Proroga per l’occupazione di spazi e aree pubbliche a Monopoli

Nella seduta del 9 settembre appena passato, la giunta comunale di Monopoli ha deliberato di concedere alle strutture di pubblico esercizio di somministrazione di alimenti e bevande che ne facciano espressa richiesta la proroga dell’occupazione di spazi ed aree pubbliche, su proposta dell’assessore allo Sviluppo economico Giuseppe Campanelli. Si tratta di una proroga a titolo gratuito e per ulteriori trenta giorni rispetto alla data originaria indicata nell’atto autorizzatorio. Tale provvedimento è stato preso in seguito alla particolare situazione meteorologica dei mesi estivi caratterizzata da abbondanti e prolungate precipitazioni che ha limitato l’attività delle strutture di pubblico esercizio.

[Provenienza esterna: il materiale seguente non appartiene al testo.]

===== config.mk =====
export PLATFORM = sky130hd
export DESIGN_NAME = i2c_wb_sequencer
export DESIGN_NICKNAME = d
export VERILOG_FILES = /design/src/rtl/i2c_wb_sequencer.sv
export SDC_FILE = /design/constraint.sdc
export NUM_CORES = 1
export LEC_CHECK = 0
export ABC_CLOCK_PERIOD_IN_PS = 6800
export CAP_MARGIN = 20
export CORE_ASPECT_RATIO = 1.75
export CORE_MARGIN = 2
export CORE_UTILIZATION = 55
export CTS_CLUSTER_DIAMETER = 120
export DETAILED_ROUTE_END_ITERATION = 16
export GPL_TIMING_DRIVEN = 0
export PLACE_DENSITY = 0.9
export SYNTH_ARGS = -nofsm -noshare
export SYNTH_HDL_FRONTEND = slang
export SYNTH_SLANG_ARGS = --single-unit

===== constraint.sdc =====
create_clock -name clk -period 6.8 [get_ports clk]
set_input_delay 1.36 -clock clk [delete_from_list [all_inputs] [get_ports clk]]
set_output_delay 1.36 -clock clk [all_outputs]
set_load 0.02 [all_outputs]
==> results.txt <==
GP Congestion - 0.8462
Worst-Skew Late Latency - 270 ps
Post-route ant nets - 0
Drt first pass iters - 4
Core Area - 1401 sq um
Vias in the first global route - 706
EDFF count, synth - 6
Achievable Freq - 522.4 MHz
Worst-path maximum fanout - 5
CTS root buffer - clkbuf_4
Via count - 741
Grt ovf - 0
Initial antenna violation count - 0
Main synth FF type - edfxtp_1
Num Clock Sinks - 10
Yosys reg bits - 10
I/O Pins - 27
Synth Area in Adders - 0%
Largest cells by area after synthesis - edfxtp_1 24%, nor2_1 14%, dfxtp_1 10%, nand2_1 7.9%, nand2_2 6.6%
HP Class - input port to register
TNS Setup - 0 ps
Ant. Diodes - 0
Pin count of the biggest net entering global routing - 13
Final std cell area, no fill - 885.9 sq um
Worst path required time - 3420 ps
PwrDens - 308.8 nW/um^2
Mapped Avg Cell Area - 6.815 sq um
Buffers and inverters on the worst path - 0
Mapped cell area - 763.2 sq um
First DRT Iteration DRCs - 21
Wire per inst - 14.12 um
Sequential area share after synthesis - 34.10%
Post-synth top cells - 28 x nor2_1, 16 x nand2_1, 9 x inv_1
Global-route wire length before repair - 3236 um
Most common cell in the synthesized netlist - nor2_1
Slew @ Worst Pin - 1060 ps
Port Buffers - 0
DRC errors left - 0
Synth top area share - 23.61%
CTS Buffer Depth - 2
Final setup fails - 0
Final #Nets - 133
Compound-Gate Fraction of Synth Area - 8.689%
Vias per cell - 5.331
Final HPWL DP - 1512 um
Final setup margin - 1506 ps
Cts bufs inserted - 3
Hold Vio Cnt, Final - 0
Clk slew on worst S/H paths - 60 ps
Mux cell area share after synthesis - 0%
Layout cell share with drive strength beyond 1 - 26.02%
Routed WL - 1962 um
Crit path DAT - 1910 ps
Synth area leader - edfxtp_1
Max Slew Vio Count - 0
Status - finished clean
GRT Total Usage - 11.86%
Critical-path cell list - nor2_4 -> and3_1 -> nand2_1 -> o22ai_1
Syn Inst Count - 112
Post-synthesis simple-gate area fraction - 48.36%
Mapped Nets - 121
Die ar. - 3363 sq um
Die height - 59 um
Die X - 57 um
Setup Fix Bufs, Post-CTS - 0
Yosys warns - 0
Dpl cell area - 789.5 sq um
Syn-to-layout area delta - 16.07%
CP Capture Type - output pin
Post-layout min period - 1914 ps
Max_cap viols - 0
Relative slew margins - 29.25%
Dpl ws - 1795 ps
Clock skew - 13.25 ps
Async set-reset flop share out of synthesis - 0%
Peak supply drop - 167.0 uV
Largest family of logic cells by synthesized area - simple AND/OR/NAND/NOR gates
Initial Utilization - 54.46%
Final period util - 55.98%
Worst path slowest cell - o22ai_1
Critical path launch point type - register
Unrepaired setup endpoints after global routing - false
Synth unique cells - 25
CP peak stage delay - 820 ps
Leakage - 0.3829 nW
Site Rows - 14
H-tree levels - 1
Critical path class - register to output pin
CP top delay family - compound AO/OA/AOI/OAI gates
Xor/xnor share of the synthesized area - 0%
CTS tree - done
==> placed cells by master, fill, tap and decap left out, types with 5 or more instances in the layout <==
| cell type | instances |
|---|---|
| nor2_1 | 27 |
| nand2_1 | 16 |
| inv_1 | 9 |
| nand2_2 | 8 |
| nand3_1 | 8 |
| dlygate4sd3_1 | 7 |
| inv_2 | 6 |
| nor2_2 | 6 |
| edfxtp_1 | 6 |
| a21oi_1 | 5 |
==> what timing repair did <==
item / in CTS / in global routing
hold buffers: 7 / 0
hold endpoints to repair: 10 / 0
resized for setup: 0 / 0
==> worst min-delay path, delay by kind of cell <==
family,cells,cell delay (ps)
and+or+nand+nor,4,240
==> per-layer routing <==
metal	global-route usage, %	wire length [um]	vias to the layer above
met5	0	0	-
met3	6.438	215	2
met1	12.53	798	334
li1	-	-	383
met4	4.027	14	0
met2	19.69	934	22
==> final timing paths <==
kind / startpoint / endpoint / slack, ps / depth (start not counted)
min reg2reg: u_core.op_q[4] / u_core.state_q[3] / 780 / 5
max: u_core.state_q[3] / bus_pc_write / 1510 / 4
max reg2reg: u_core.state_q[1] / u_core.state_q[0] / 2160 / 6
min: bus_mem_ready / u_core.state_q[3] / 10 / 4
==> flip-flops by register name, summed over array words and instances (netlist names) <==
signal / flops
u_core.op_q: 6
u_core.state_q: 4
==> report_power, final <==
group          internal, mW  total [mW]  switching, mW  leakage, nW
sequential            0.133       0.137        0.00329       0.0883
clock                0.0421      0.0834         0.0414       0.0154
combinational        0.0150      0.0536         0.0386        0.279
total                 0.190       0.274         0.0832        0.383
==> src/rtl/bin_to_bcd_seq.sv <==
// Sequential double-dabble binary-to-BCD converter for the display path.
// Optional leading-zero blanking: define LEADING_ZERO_BLANK_EN.
module bin_to_bcd_seq #(
  parameter int WIDTH  = 8,
  parameter int DIGITS = 3
) (
  input  logic                  Clk,
  input  logic                  Rst,
  input  logic                  Start,
  input  logic [WIDTH-1:0]      Binary,
  output logic                  Busy,
  output logic                  Done,
  output logic [4*DIGITS-1:0]   BCD,
  output logic [DIGITS-1:0]     Blank
);

  localparam int BW = 4 * DIGITS;
  localparam int CW = $clog2(WIDTH + 1);

  typedef enum logic {
    IDLE,
    SHIFT
  } state_t;

  state_t          state_q, state_d;
  logic [WIDTH-1:0] shift_q, shift_d;
  logic [BW-1:0]   work_q, work_d;
  logic [CW-1:0]   cnt_q, cnt_d;
  logic [BW-1:0]   bcd_q, bcd_d;
  logic            done_q, done_d;

  logic [BW-1:0]    work_adj;
  logic [BW-1:0]    work_nxt;
  logic [WIDTH-1:0] shift_nxt;
  logic             last;

`ifdef LEADING_ZERO_BLANK_EN
  logic [DIGITS-1:0] blank_q, blank_d;

  // Digit i>0 is blank when it and every higher digit are zero
  function automatic logic [DIGITS-1:0] blank_of(
    input logic [BW-1:0] v
  );
    logic [DIGITS-1:0] b;
    logic              upper_zero;
    b          = '0;
    upper_zero = 1'b1;
    for (int i = DIGITS - 1; i >= 1; i--) begin
      upper_zero = upper_zero && (v[4*i +: 4] == 4'd0);
      b[i]       = upper_zero;
    end
    return b;
  endfunction
`endif

  // Add-3 correction on every working digit that is 5 or more
  always_comb begin
    work_adj = '0;
    for (int i = 0; i < DIGITS; i++) begin
      if (work_q[4*i +: 4] >= 4'd5) begin
        work_adj[4*i +: 4] = work_q[4*i +: 4] + 4'd3;
      end else begin
        work_adj[4*i +: 4] = work_q[4*i +: 4];
      end
    end
  end

  // One-bit left shift of the {working BCD, shift register} pair
  always_comb begin
    work_nxt  = {work_adj[BW-2:0], shift_q[WIDTH-1]};
    shift_nxt = shift_q << 1;
    last      = (cnt_q == CW'(WIDTH - 1));
  end

  // Next-state and datapath control
  always_comb begin
    state_d = state_q;
    shift_d = shift_q;
    work_d  = work_q;
    cnt_d   = cnt_q;
    bcd_d   = bcd_q;
    done_d  = 1'b0;
`ifdef LEADING_ZERO_BLANK_EN
    blank_d = blank_q;
`endif
    unique case (state_q)
      IDLE: begin
        if (Start) begin
          shift_d = Binary;
          work_d  = '0;
          cnt_d   = '0;
          state_d = SHIFT;
        end
      end
      SHIFT: begin
        shift_d = shift_nxt;
        work_d  = work_nxt;
        cnt_d   = cnt_q + CW'(1);
        if (last) begin
          bcd_d   = work_nxt;
          done_d  = 1'b1;
          state_d = IDLE;
`ifdef LEADING_ZERO_BLANK_EN
          blank_d = blank_of(work_nxt);
`endif
        end
      end
    endcase
  end

  // State and datapath registers with synchronous reset
  always_ff @(posedge Clk) begin
    if (Rst) begin
      state_q <= IDLE;
      shift_q <= '0;
      work_q  <= '0;
      cnt_q   <= '0;
      bcd_q   <= '0;
      done_q  <= 1'b0;
    end else begin
      state_q <= state_d;
      shift_q <= shift_d;
      work_q  <= work_d;
      cnt_q   <= cnt_d;
      bcd_q   <= bcd_d;
      done_q  <= done_d;
    end
  end

`ifdef LEADING_ZERO_BLANK_EN
  // Blank mask register; reset shows a single "0"
  always_ff @(posedge Clk) begin
    if (Rst) begin
      blank_q <= blank_of('0);
    end else begin
      blank_q <= blank_d;
    end
  end

  assign Blank = blank_q;
`else
  assign Blank = '0;
`endif

  assign Busy = (state_q == SHIFT);
  assign Done = done_q;
  assign BCD  = bcd_q;

endmodule

==> config.mk <==
export PLATFORM = sky130hd
export DESIGN_NAME = bin_to_bcd_seq
export DESIGN_NICKNAME = d
export VERILOG_FILES = /design/src/rtl/bin_to_bcd_seq.sv
export SDC_FILE = /design/constraint.sdc
export NUM_CORES = 1
export LEC_CHECK = 0
export BUFFER_PORTS_ARGS = -buffer_cell sky130_fd_sc_hd__buf_4
export CORE_ASPECT_RATIO = 0.6
export CORE_UTILIZATION = 55
export DETAILED_ROUTE_END_ITERATION = 8
export GPL_TIMING_DRIVEN = 0
export PLACE_DENSITY = 0.8
export SLEW_MARGIN = 15
export SYNTH_ARGS = -nofsm -noshare
export SYNTH_HDL_FRONTEND = slang
export SYNTH_SLANG_ARGS = --single-unit
==> constraint.sdc <==
create_clock -name Clk -period 1.8 [get_ports Clk]
set_input_delay 0.27 -clock Clk [delete_from_list [all_inputs] [get_ports Clk]]
set_output_delay 0.27 -clock Clk [all_outputs]
set_load 0.01 [all_outputs]
`src/rtl/uart_tx_arbiter.sv`:
```
// rtl/uart_tx_arbiter.sv - message-based round-robin arbiter sharing one UART transmit path
module uart_tx_arbiter #(
    parameter int NUM_REQ   = 4,
    parameter int DATA_W    = 8,
    parameter int MAX_BURST = 16,
    parameter int IDLE_TO   = 255,
    parameter int START_TO  = 15
) (
    input  logic                        MAX10_CLK1_50,
    input  logic                        reset,
    input  logic [NUM_REQ-1:0]          req_valid,
    input  logic [NUM_REQ*DATA_W-1:0]   req_data,
    input  logic [NUM_REQ-1:0]          req_last,
    output logic [NUM_REQ-1:0]          req_ready,
    output logic [DATA_W-1:0]           tx_data,
    output logic                        tx_start,
    input  logic                        tx_busy,
    output logic [$clog2(NUM_REQ)-1:0]  grant_id,
    output logic                        arb_busy,
    output logic                        start_to_err
);
    localparam int ID_W = $clog2(NUM_REQ);
    localparam int BW   = $clog2(MAX_BURST + 1);
    localparam int IW   = $clog2(IDLE_TO + 1);
    localparam int SW   = $clog2(START_TO + 1);

    localparam logic [2:0] S_IDLE      = 3'd0;
    localparam logic [2:0] S_LOAD      = 3'd1;
    localparam logic [2:0] S_WAIT_BUSY = 3'd2;
    localparam logic [2:0] S_WAIT_DONE = 3'd3;
    localparam logic [2:0] S_HOLD      = 3'd4;

    logic [2:0]        state_q, state_d;
    logic [ID_W-1:0]   grant_q, grant_d;
    logic [ID_W-1:0]   ptr_q, ptr_d;
    logic [BW-1:0]     burst_q, burst_d;
    logic [IW-1:0]     idle_q, idle_d;
    logic [SW-1:0]     start_q, start_d;
    logic              last_q, last_d;
    logic              err_q, err_d;
    logic [DATA_W-1:0] txd_q, txd_d;

    logic              pick_found;
    logic [ID_W-1:0]   pick_idx, cand;
    logic [DATA_W-1:0] pick_data, owner_data;
    logic [BW-1:0]     burst_inc;

    // Search starts just after the last owner so the releasing requester ranks lowest.
    always_comb begin
        pick_found = 1'b0;
        pick_idx   = '0;
        cand       = '0;
        for (int k = 1; k <= NUM_REQ; k++) begin
            cand = ID_W'((int'(ptr_q) + k) % NUM_REQ);
            if (!pick_found && req_valid[cand]) begin
                pick_found = 1'b1;
                pick_idx   = cand;
            end
        end
    end

    assign pick_data  = req_data[int'(pick_idx) * DATA_W +: DATA_W];
    assign owner_data = req_data[int'(grant_q) * DATA_W +: DATA_W];
    assign burst_inc  = burst_q + BW'(1);

    always_comb begin
        state_d = state_q;
        grant_d = grant_q;
        ptr_d   = ptr_q;
        burst_d = burst_q;
        idle_d  = idle_q;
        start_d = start_q;
        last_d  = last_q;
        err_d   = err_q;
        txd_d   = txd_q;
        case (state_q)
            S_IDLE: begin
                if (pick_found) begin
                    state_d = S_LOAD;
                    grant_d = pick_idx;
                    txd_d   = pick_data;
                end
            end
            S_LOAD: begin
                burst_d = burst_inc;
                last_d  = req_last[grant_q] | (burst_inc == BW'(MAX_BURST));
                start_d = '0;
                state_d = S_WAIT_BUSY;
            end
            S_WAIT_BUSY: begin
                if (tx_busy) begin
                    state_d = S_WAIT_DONE;
                end else if (start_q == SW'(START_TO - 1)) begin
                    err_d   = 1'b1;
                    state_d = S_WAIT_DONE;
                end else begin
                    start_d = start_q + SW'(1);
                end
            end
            S_WAIT_DONE: begin
                if (!tx_busy) begin
                    if (last_q) begin
                        state_d = S_IDLE;
                        ptr_d   = grant_q;
                        burst_d = '0;
                        idle_d  = '0;
                    end else if (req_valid[grant_q]) begin
                        state_d = S_LOAD;
                        txd_d   = owner_data;
                    end else begin
                        state_d = S_HOLD;
                        idle_d  = '0;
                    end
                end
            end
            S_HOLD: begin
                if (req_valid[grant_q]) begin
                    state_d = S_LOAD;
                    idle_d  = '0;
                    txd_d   = owner_data;
                end else if (idle_q == IW'(IDLE_TO - 1)) begin
                    state_d = S_IDLE;
                    ptr_d   = grant_q;
                    burst_d = '0;
                    idle_d  = '0;
                end else begin
                    idle_d = idle_q + IW'(1);
                end
            end
            default: state_d = S_IDLE;
        endcase
    end

    always_ff @(posedge MAX10_CLK1_50) begin
        if (!reset) begin
            state_q <= S_IDLE;
            grant_q <= '0;
            ptr_q   <= ID_W'(NUM_REQ - 1);
            burst_q <= '0;
            idle_q  <= '0;
            start_q <= '0;
            last_q  <= 1'b0;
            err_q   <= 1'b0;
            txd_q   <= '0;
        end else begin
            state_q <= state_d;
            grant_q <= grant_d;
            ptr_q   <= ptr_d;
            burst_q <= burst_d;
            idle_q  <= idle_d;
            start_q <= start_d;
            last_q  <= last_d;
            err_q   <= err_d;
            txd_q   <= txd_d;
        end
    end

    always_comb begin
        req_ready = '0;
        if (state_q == S_LOAD) begin
            req_ready[grant_q] = 1'b1;
        end
    end

    assign tx_start     = (state_q == S_LOAD);
    assign tx_data      = txd_q;
    assign grant_id     = grant_q;
    assign arb_busy     = (state_q != S_IDLE);
    assign start_to_err = err_q;
endmodule

```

Inoltre, mira all’adozione di misure straordinarie idonee a promuovere lo sviluppo socio-economico della comunità, alla destagionalizzazione del flusso turistico e alla rivitalizzazione dell’economia complessiva del Comune. In merito alla faccenda l’assessore Campanelli dichiara: «Destagionalizzare le presenze turistiche nella nostra città è una delle sfide più importanti dato che nell’ultima stagione estiva abbiamo registrato un numero crescente di turisti nei mesi di luglio e agosto. Con un clima come il nostro, con la stagione estiva che si protrae spesso fino ad ottobre, abbiamo voluto iniziare ad incentivare gli operatori a mantenere i dehors all’esterno dei locali per conservare anche oltre settembre l’immagine di una città turistica. Se poi a ciò aggiungiamo che gli stessi operatori hanno subito un mese di luglio climaticamente avverso, credo che questa nostra iniziativa possa rappresentare una possibilità in più di recupero dell’investimento effettuato». Detta proroga è limitata ai soli esercizi che, alla data di scadenza originaria dell’autorizzazione, risultino essere in regola con i pagamenti della tassa per l’occupazione di suolo pubblico. La richiesta di proroga potrà essere avanzata all’ufficio rilasciante l’autorizzazione (Polizia municipale) utilizzando la medesima modulistica adoperata per l’originaria richiesta di occupazione accompagnata dalle quietanze di pagamento del tributo Tosap.